§ **Exercise prompt**: Please repeat exactly the lines below from the one containing "## report_power, final" down to the one containing "0.634 | 2590 |", both included, and nothing else.

Saved data entries
== Segment start ==

`src/rtl/ptrn_pkg.sv`:
```
package ptrn_pkg;

  localparam int LFSR_W = 31;
  localparam int TAP_W  = 5;

  typedef logic [2:0] mode_t;

  localparam mode_t MODE_OFF  = 3'b000;
  localparam mode_t MODE_ALT  = 3'b001;
  localparam mode_t MODE_P7   = 3'b010;
  localparam mode_t MODE_P23  = 3'b011;
  localparam mode_t MODE_P31  = 3'b100;
  localparam mode_t MODE_USER = 3'b101;

  // strobes and decoded settings from control to datapath
  typedef struct packed {
    logic             restart;
    logic             clrFail;
    logic             chkOn;
    logic             isAlt;
    logic             isPrbs;
    logic             isUser;
    logic [TAP_W-1:0] seedLen;
    logic [TAP_W-1:0] tapHi;
    logic [TAP_W-1:0] tapLo;
  } ctl_t;

endpackage

```
`src/rtl/ptrn_ctrl.sv`:
```
module ptrn_ctrl
  import ptrn_pkg::*;
#(
  parameter int USER_W = 20
) (
  input  logic        clk,
  input  logic        rstN,
  input  logic [2:0]  modeSel,
  input  logic        userWr,
  input  logic        clearFail,
  output logic [2:0]  modeQ,
  output ctl_t        ctl
);

  localparam logic [TAP_W-1:0] USER_SEED = TAP_W'(USER_W);

  always_ff @(posedge clk or negedge rstN) begin
    if (!rstN) modeQ <= MODE_OFF;
    else       modeQ <= modeSel;
  end

  always_comb begin
    ctl          = '0;
    ctl.restart  = (modeSel != modeQ) | userWr;
    ctl.clrFail  = clearFail;
    unique case (modeQ)
      MODE_ALT: begin
        ctl.isAlt   = 1'b1;
        ctl.seedLen = 5'd1;
      end
      MODE_P7: begin
        ctl.isPrbs  = 1'b1;
        ctl.seedLen = 5'd7;
        ctl.tapHi   = 5'd6;
        ctl.tapLo   = 5'd5;
      end
      MODE_P23: begin
        ctl.isPrbs  = 1'b1;
        ctl.seedLen = 5'd23;
        ctl.tapHi   = 5'd22;
        ctl.tapLo   = 5'd17;
      end
      MODE_P31: begin
        ctl.isPrbs  = 1'b1;
        ctl.seedLen = 5'd31;
        ctl.tapHi   = 5'd30;
        ctl.tapLo   = 5'd27;
      end
      MODE_USER: begin
        ctl.isUser  = 1'b1;
        ctl.seedLen = USER_SEED;
      end
      default: ;
    endcase
    ctl.chkOn = ctl.isAlt | ctl.isPrbs | ctl.isUser;
  end

endmodule

```
`src/rtl/ptrn_dpath.sv`:
```
module ptrn_dpath
  import ptrn_pkg::*;
#(
  parameter int          USER_W    = 20,
  parameter logic [19:0] USER_INIT = 20'h66666
) (
  input  logic              clk,
  input  logic              rstN,
  input  ctl_t              ctl,
  input  logic              userWr,
  input  logic [USER_W-1:0] userData,
  input  logic              rxBit,
  output logic              txBit,
  output logic              failFlag,
  output logic              rxLocked
);

  localparam int PTR_W = $clog2(USER_W);
  localparam logic [PTR_W-1:0] PTR_LAST = PTR_W'(USER_W - 1);

  logic [USER_W-1:0] userQ;
  logic [LFSR_W-1:0] genQ;
  logic              altQ;
  logic [PTR_W-1:0]  genPtr;
  logic              genFb;

  logic [LFSR_W-1:0] chkQ;
  logic [TAP_W-1:0]  cntQ;
  logic [TAP_W-1:0]  lastIdx;
  logic              lockQ;
  logic [PTR_W-1:0]  usrPtr;
  logic              failQ;
  logic              predBit;
  logic [USER_W-1:0] winD;

  // user word register
  always_ff @(posedge clk or negedge rstN) begin
    if (!rstN)       userQ <= USER_INIT[USER_W-1:0];
    else if (userWr) userQ <= userData;
  end

  // transmit side
  assign genFb = genQ[ctl.tapHi] ^ genQ[ctl.tapLo];

  always_comb begin
    txBit = 1'b0;
    if (ctl.isAlt)       txBit = altQ;
    else if (ctl.isPrbs) txBit = genFb;
    else if (ctl.isUser) txBit = userQ[PTR_LAST - genPtr];
  end

  always_ff @(posedge clk or negedge rstN) begin
    if (!rstN) begin
      genQ   <= '1;
      altQ   <= 1'b0;
      genPtr <= '0;
    end else if (ctl.restart) begin
      genQ   <= '1;
      altQ   <= 1'b0;
      genPtr <= '0;
    end else begin
      if (ctl.isPrbs) genQ <= {genQ[LFSR_W-2:0], genFb};
      if (ctl.isAlt)  altQ <= ~altQ;
      if (ctl.isUser) genPtr <= (genPtr == PTR_LAST) ? '0 : genPtr + 1'b1;
    end
  end

  // receive side
  assign lastIdx = ctl.seedLen - 5'd1;
  assign winD    = {chkQ[USER_W-2:0], rxBit};

  always_comb begin
    predBit = 1'b0;
    if (ctl.isAlt)       predBit = ~chkQ[0];
    else if (ctl.isPrbs) predBit = chkQ[ctl.tapHi] ^ chkQ[ctl.tapLo];
    else if (ctl.isUser) predBit = userQ[PTR_LAST - usrPtr];
  end

  always_ff @(posedge clk or negedge rstN) begin
    if (!rstN) begin
      chkQ   <= '0;
      cntQ   <= '0;
      lockQ  <= 1'b0;
      usrPtr <= '0;
      failQ  <= 1'b0;
    end else if (ctl.restart) begin
      chkQ   <= '0;
      cntQ   <= '0;
      lockQ  <= 1'b0;
      usrPtr <= '0;
      failQ  <= 1'b0;
    end else begin
      if (ctl.clrFail)
        failQ <= 1'b0;
      else if (lockQ && ctl.chkOn && (rxBit != predBit))
        failQ <= 1'b1;
      if (ctl.chkOn) begin
        chkQ <= {chkQ[LFSR_W-2:0], rxBit};
        if (!lockQ) begin
          if (cntQ != lastIdx) cntQ <= cntQ + 1'b1;
          if ((cntQ == lastIdx) && (!ctl.isUser || (winD == userQ))) begin
            lockQ  <= 1'b1;
            usrPtr <= '0;
          end
        end else if (ctl.isUser) begin
          usrPtr <= (usrPtr == PTR_LAST) ? '0 : usrPtr + 1'b1;
        end
      end
    end
  end

  assign failFlag = failQ;
  assign rxLocked = lockQ;

endmodule

```
`src/rtl/ptrn_bist.sv`:
```
module ptrn_bist
  import ptrn_pkg::*;
#(
  parameter int          USER_W    = 20,
  parameter logic [19:0] USER_INIT = 20'h66666
) (
  input  logic              clk,
  input  logic              rstN,
  input  logic [2:0]        modeSel,
  input  logic              userWr,
  input  logic [USER_W-1:0] userData,
  input  logic              clearFail,
  output logic              txBit,
  input  logic              rxBit,
  output logic              failFlag,
  output logic              rxLocked
);

  ctl_t       ctl;
  logic [2:0] modeQ;

  ptrn_ctrl #(.USER_W(USER_W)) u_ctrl (
    .clk       (clk),
    .rstN      (rstN),
    .modeSel   (modeSel),
    .userWr    (userWr),
    .clearFail (clearFail),
    .modeQ     (modeQ),
    .ctl       (ctl)
  );

  ptrn_dpath #(.USER_W(USER_W), .USER_INIT(USER_INIT)) u_dpath (
    .clk      (clk),
    .rstN     (rstN),
    .ctl      (ctl),
    .userWr   (userWr),
    .userData (userData),
    .rxBit    (rxBit),
    .txBit    (txBit),
    .failFlag (failFlag),
    .rxLocked (rxLocked)
  );

endmodule

```
`config.mk`:
```
export PLATFORM = sky130hd
export DESIGN_NAME = ptrn_bist
export DESIGN_NICKNAME = d
export VERILOG_FILES = /design/src/rtl/ptrn_pkg.sv /design/src/rtl/ptrn_ctrl.sv /design/src/rtl/ptrn_dpath.sv /design/src/rtl/ptrn_bist.sv
export SDC_FILE = /design/constraint.sdc
export NUM_CORES = 1
export LEC_CHECK = 0
export ABC_AREA = 0
export BUFFER_PORTS_ARGS = -buffer_cell sky130_fd_sc_hd__buf_2
export CORE_MARGIN = 3
export CORE_UTILIZATION = 55
export CTS_BUF_LIST = sky130_fd_sc_hd__clkbuf_16
export DETAILED_ROUTE_END_ITERATION = 7
export MAX_ROUTING_LAYER = met4
export PLACE_DENSITY_LB_ADDON = 0.05
export SLEW_MARGIN = 40
export SYNTH_ARGS = -nofsm -noshare
export SYNTH_HDL_FRONTEND = slang
export SYNTH_HIERARCHICAL = 1
export SYNTH_SLANG_ARGS = --single-unit
```
`constraint.sdc`:
```
create_clock -name clk -period 3.7 [get_ports clk]
set_input_delay 0.555 -clock clk [delete_from_list [all_inputs] [get_ports clk]]
set_output_delay 0.555 -clock clk [all_outputs]
set_load 0.05 [all_outputs]
```
==> After elaboration in Yosys (flattened, before gate mapping) <==
Cells that the tools add are included.
W data, S select, Z words.
{ "word_totals": {"regBits": 103, "in_bits": 28, "out_inout_bits": 3, "word_cells": 105} }
{ "op_classes": {"addsub": 6, "order_cmp": 4, "n_eq_ne": 14, "mux": 49, "bitwise": 7, "n_reduce_logical": 15} }
{ "op_table": {"columns": ["op", "n"], "rows": [
  ["$mux W31", 4],
  ["$mux W5", 13],
  ["$bmux W1 S5", 6],
  ["$pmux W10 S3", 1],
  ["$pmux W5 S5", 1],
  ["$lt A5 B6 Y1 const B", 4],
  ["$mux W1", 24],
  ["$eq A20 B20 Y1", 1],
  ["$add A5 B1 Y5 const B", 3],
  ["$eq A5 B5 Y1 const B", 2],
  ["$reduce_bool A2 Y1", 5],
  ["$sub A5 B5 Y5 const A", 2],
  ["$eq A3 B2 Y1 const B", 2],
  ["$eq A3 B3 Y1 const B", 2],
  ["$reduce_and A3 Y1", 2],
  ["$reduce_bool A3 Y1", 2],
  ["$eq A5 B5 Y1", 1],
  ["$ne A5 B5 Y1", 1],
  ["$sub A5 B1 Y5 const B", 1],
  ["$eq A3 B1 Y1 const B", 1],
  ["$logic_and A1 B1 Y1", 3],
  ["$ne A3 B2 Y1 const B", 1],
  ["$ne A3 B3 Y1", 1],
  ["$or A1 B1 Y1", 3],
  ["7 further kinds", 9]
]} }

==> Longest topological paths before layout <==
{ "logic_depth": {"word_depth": 12, "mapped_depth": 14, "depth_no_buf": 14} }

==> Hierarchy <==
Netlist, hierarchy kept.
{ "modules_own_cells": {"columns": ["module", "instances", "cells_each", "area_per_inst_um2", "seq_area_each_um2"], "rows": [
  ["ptrn_dpath", 1, 511, 6099.6, 2553.7],
  ["ptrn_ctrl", 1, 40, 325.3, 75.1]
]} }

==> Worst setup path after synthesis <==
Ideal clock, no wire load.
{ "synth_path": {"path_type": "register to output", "startpoint": "register u_ctrl.modeQ[0]", "endpoint": "output txBit", "arrival_ns": 3.649, "required_time_ns": 3.145, "setup_slack_ns": -0.504, "path_stages_with_launch": 12, "n_path_buf": 3, "cell_sequence": "dfrtp_1 > or3b_4 > nand2_1 > buf_4 > buf_2 > buf_1 > mux4_2 > mux4_2 > mux2i_1 > xor2_1 > a221oi_1 > a21oi_1"} }
{ "synth_lines": {"columns": ["item", "line", "rtl"], "rows": [
  ["from (decl)", "ptrn_ctrl.sv:11", "output logic [2:0] modeQ,"],
  ["from (signal assigned)", "ptrn_ctrl.sv:19", "else modeQ <= modeSel;"],
  ["to (decl)", "ptrn_bist.sv:13", "output logic txBit,"]
]} }

==> summary.md <==
| Metric | Value |
|---|---|
| Status | `complete, but fails checks` |
| Failing checks | `setup timing` |
| Sequential element share of the synthesized area | `0.409` |
| Tcrit/Tclk final | `1.03` |
| Slew margin rel. | `0.569` |
| Fmax | `261 MHz` |
| Reg clk slew, reported paths | `0.08 ns` |
| Worst EP required | `3.14 ns` |
| Area grow syn2layout | `9.85%` |
| DP Area | `0.00670 mm2` |
| Drt drc | `0` |
| Worst vdd ir | `400 uV` |
| Routability cong. | `0.872` |
| Mapped Nets | `589` |
| Clock Skews | `0.00970 ns` |
| Chip width | `114 um` |
| Seq. cell area | `0.00263 mm2` |
| Grt ovf | `0` |
| Setup slack after layout | `-0.129 ns` |
| Num rows | `38` |
| Global-route wire length before repair | `23.4 mm` |
| Vias/cell | `6.21` |
| Worst path depth | `10` |
| Critical path origin | `u_ctrl/modeQ[0]$_DFF_PN0_` |
| Gr usage total | `0.236` |
| Crit path launch type | `register` |
| Post-synthesis cell area | `0.00642 mm2` |
| Post-synth EDFFs | `0` |
| Antenna violations before repair | `0` |
| Non-Filler Instances | `716` |
| Asr flop ratio synth | `1.00` |
| Leakage power | `0.00283 uW` |
| Fin area | `0.00706 mm2` |
| CTS tree | `built` |
| Max FO, Critical Path | `3` |
| Critical path class | `register to output pin` |
| IO Pins | `31` |
| Worst-margin pin slew | `0.647 ns` |
| Setup TNS | `-0.129 ns` |
| Worst-path cell chain | `or3b_4, buf_6, inv_6, mux4_2, mux4_2, mux2i_2, xor2_1, a221oi_2, a21oi_4, buf_6` |
| H-Tree Depth | `3` |
| Cts hold-fix bufs | `0` |
| Port buffer count | `30` |
| Placed insts | `697` |
| DR WL/cell | `19.4 um` |
| Pwr/cell area | `350 mW/mm2` |
| Synth cell types | `56` |
| Clock sink total | `103` |
| Final Hold Fails | `0` |
| DRT Pass-1 Iters | `5` |
| RSZ-0062 raised after global routing | `yes` |
| Hold slack final | `0.178 ns` |
| Die ar. | `0.0130 mm2` |
| Final setup fails | `1` |
| Final HPWL DP | `9.78 mm` |
| Slew Limit Fails | `0` |
| HP Class | `input pin to asynchronous set/reset pin` |
| CP top delay family | `multiplexers` |
| Max stage delay cell, worst path | `mux4_2` |
| Tmin final | `3.83 ns` |
| Largest net degree at the start of global routing | `63` |
| Die Height | `114 um` |
| Vias in the first global route | `4,479` |
| Drt first-iter violations | `242` |
| # diodes | `0` |
| Fillers | `911` |
| Clock latency on the worst-skew pair | `0.36 ns` |
| Total number of yosys warnings | `6` |
| CTS Buf Count | `9` |
| Initial Util | `0.577` |
| Reg2Reg Depth | `15` |
| Layout cell share with drive strength beyond 1 | `0.323` |
| Mapped Avg Cell Area | `11.7 um2` |
| DR vias | `4,449` |
| Top FF cell, synth | `dfrtp_1` |
| CP Capture Type | `output pin` |
| Clock root cell | `clkbuf_16` |
| Overall routed net length | `13.9 mm` |
| Crit path buffers/inverters | `3` |
| R2r endpoint | `u_dpath/usrPtr[0]$_DFFE_PN0P_` |
| FF-to-FF setup slack | `0.23 ns` |
| Max cap viols | `0` |
| Multi-input logic area | `0.00356 mm2` |
| Synth Instances | `551` |
| Arrival time worst endpoint | `3.27 ns` |
| Fin nets | `609` |
| CP endpoint | `txBit` |
| Clock Path Buffers | `2` |
| Yosys reg bits | `103` |
| Reg-to-Reg Start | `u_ctrl/modeQ[0]$_DFF_PN0_` |
| Biggest cell delay along the critical path | `0.49 ns` |
| DRT antenna net count | `0` |
| Core area | `0.0111 mm2` |
## report_power, final
part | internal [uW] | leakage, uW | switching (uW)
Combinational | 160 | 0.00142 | 178
Sequential | 1170 | 0.00127 | 38.3
Clock | 467 | 0.000135 | 458
## cells by family (layout without fill, tap and decap cells)
family / Yosys count / in the layout / synth area share
muxes: 111 / 111 / 0.259
AOI/OAI and AO/OA: 79 / 79 / 0.0939
xor gates and xnor gates: 37 / 37 / 0.0504
buffers and inverters: 63 / 87 / 0.0463
other: 1 / 1 / 0.000584
DFF: 103 / 103 / 0.409
adders and majority gates: 10 / 10 / 0.0195
and+or+nand+nor: 147 / 148 / 0.121
## cells in the mapped netlist, types with 3 or more instances
master | instances | area (um2)
a211o_1 | 30 | 263
mux2_2 | 24 | 270
clkbuf_1 | 23 | 86.3
nand2_1 | 13 | 48.8
nor2_1 | 51 | 191
nand2b_1 | 7 | 43.8
nand3b_1 | 6 | 45.0
nor3_1 | 7 | 35.0
buf_2 | 4 | 20.0
mux4_2 | 42 | 946
nand4_1 | 11 | 68.8
xor2_1 | 16 | 140
buf_6 | 3 | 33.8
buf_1 | 4 | 15.0
o21ai_1 | 3 | 15.0
nand3_1 | 6 | 30.0
mux2i_1 | 45 | 450
a21oi_1 | 8 | 40.0
inv_1 | 20 | 75.1
ha_1 | 10 | 125
o21ai_0 | 11 | 55.1
buf_4 | 9 | 67.6
xnor2_1 | 21 | 184
a31oi_1 | 5 | 31.3
dfrtp_1 | 62 | 1550
dfstp_2 | 41 | 1080
and2_1 | 31 | 194
## per-stage QoR
| step | setup slack [ns] | utilization | total power, uW |
|---|---|---|---|
| after floorplan | 0.0619 | - | 1460 |
| after global placement | 0.0752 | 0.602 | 1550 |
| after detailed placement | 0.00241 | 0.602 | 1560 |
| after CTS | -0.120 | 0.632 | 2500 |
| after global routing | -0.190 | 0.634 | 2590 |
| final | -0.129 | 0.634 | 2470 |
## sequential cells by signal, indices dropped and copies added (netlist names)
| register | cells |
|---|---|
| u_dpath/userQ | 20 |
| u_dpath/failFlag | 1 |
| u_dpath/altQ | 1 |
| u_dpath/cntQ | 5 |
| u_dpath/usrPtr | 5 |
| u_ctrl/modeQ | 3 |
| u_dpath/rxLocked | 1 |
| u_dpath/genQ | 31 |
| u_dpath/genPtr | 5 |
| u_dpath/chkQ | 31 |
## area by class of cell
type / count / area share
multi-input combinational: 386 / 0.505
sequential: 103 / 0.372
timing repair buffer: 51 / 0.0470
clock buffer: 9 / 0.0319
tap: 140 / 0.0248
inverter: 20 / 0.0113
clock inverter: 7 / 0.00780
## worst min-delay path by stage
stage                                          to  depth (start not counted)
floorplan               u_ctrl/modeQ[0]$_DFF_PN0_                          0
global placement     u_dpath/chkQ[30]$_DFFE_PN0P_                          2
detailed placement  u_dpath/genPtr[3]$_DFFE_PN0P_                          1
CTS                  u_dpath/chkQ[24]$_DFFE_PN0P_                          1
global route         u_dpath/chkQ[24]$_DFFE_PN0P_                          1
finish               u_dpath/chkQ[24]$_DFFE_PN0P_                          1
## placed cells by master (no fill, tap or decap), types with 7 or more instances in the layout
cell       synthesis  routed
nand2_1           13      11
nor3_1             7       7
inv_1             20      18
mux2i_1           45      44
o21ai_0           11      10
clkbuf_16          0       9
buf_4              9      19
buf_2              4      28
a211o_1           30      30
ha_1              10      10
nand4_1           11      11
nor2_1            51      51
and2_1            31      31
dfrtp_1           62      62
xor2_1            16      16
xnor2_1           21      21
nand2b_1           7       7
dfstp_2           41      41
mux4_2            42      42
mux2_2            24      24
## worst register-to-register path: cells and delay by family (launching register included)
kind            cells  cell delay [ns]
fa+ha+maj           1             0.22
simple gates        4             0.89
buf+inv             4             0.49
compound gates      5             1.02
flops               1             0.38
mux                 1             0.36
## routing by layer
metal	up-vias	track usage	wire (um)
met1	2273	0.310	6050
met4	0	0.0633	240
met5	-	-	0
met3	18	0.0523	528
li1	2071	-	-
met2	87	0.375	7070
## repair_timing
action / in CTS / in global routing
setup endpoints to repair: 1 / 1
setup buffers: 2 / 0
pin swaps: 4 / 3
cloned: 0 / 1
gates resized for setup: 10 / 4
(Power assumes the default switching activity.)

== Segment end ==

§ **Exercise solution**:
## report_power, final
part | internal [uW] | leakage, uW | switching (uW)
Combinational | 160 | 0.00142 | 178
Sequential | 1170 | 0.00127 | 38.3
Clock | 467 | 0.000135 | 458
## cells by family (layout without fill, tap and decap cells)
family / Yosys count / in the layout / synth area share
muxes: 111 / 111 / 0.259
AOI/OAI and AO/OA: 79 / 79 / 0.0939
xor gates and xnor gates: 37 / 37 / 0.0504
buffers and inverters: 63 / 87 / 0.0463
other: 1 / 1 / 0.000584
DFF: 103 / 103 / 0.409
adders and majority gates: 10 / 10 / 0.0195
and+or+nand+nor: 147 / 148 / 0.121
## cells in the mapped netlist, types with 3 or more instances
master | instances | area (um2)
a211o_1 | 30 | 263
mux2_2 | 24 | 270
clkbuf_1 | 23 | 86.3
nand2_1 | 13 | 48.8
nor2_1 | 51 | 191
nand2b_1 | 7 | 43.8
nand3b_1 | 6 | 45.0
nor3_1 | 7 | 35.0
buf_2 | 4 | 20.0
mux4_2 | 42 | 946
nand4_1 | 11 | 68.8
xor2_1 | 16 | 140
buf_6 | 3 | 33.8
buf_1 | 4 | 15.0
o21ai_1 | 3 | 15.0
nand3_1 | 6 | 30.0
mux2i_1 | 45 | 450
a21oi_1 | 8 | 40.0
inv_1 | 20 | 75.1
ha_1 | 10 | 125
o21ai_0 | 11 | 55.1
buf_4 | 9 | 67.6
xnor2_1 | 21 | 184
a31oi_1 | 5 | 31.3
dfrtp_1 | 62 | 1550
dfstp_2 | 41 | 1080
and2_1 | 31 | 194
## per-stage QoR
| step | setup slack [ns] | utilization | total power, uW |
|---|---|---|---|
| after floorplan | 0.0619 | - | 1460 |
| after global placement | 0.0752 | 0.602 | 1550 |
| after detailed placement | 0.00241 | 0.602 | 1560 |
| after CTS | -0.120 | 0.632 | 2500 |
| after global routing | -0.190 | 0.634 | 2590 |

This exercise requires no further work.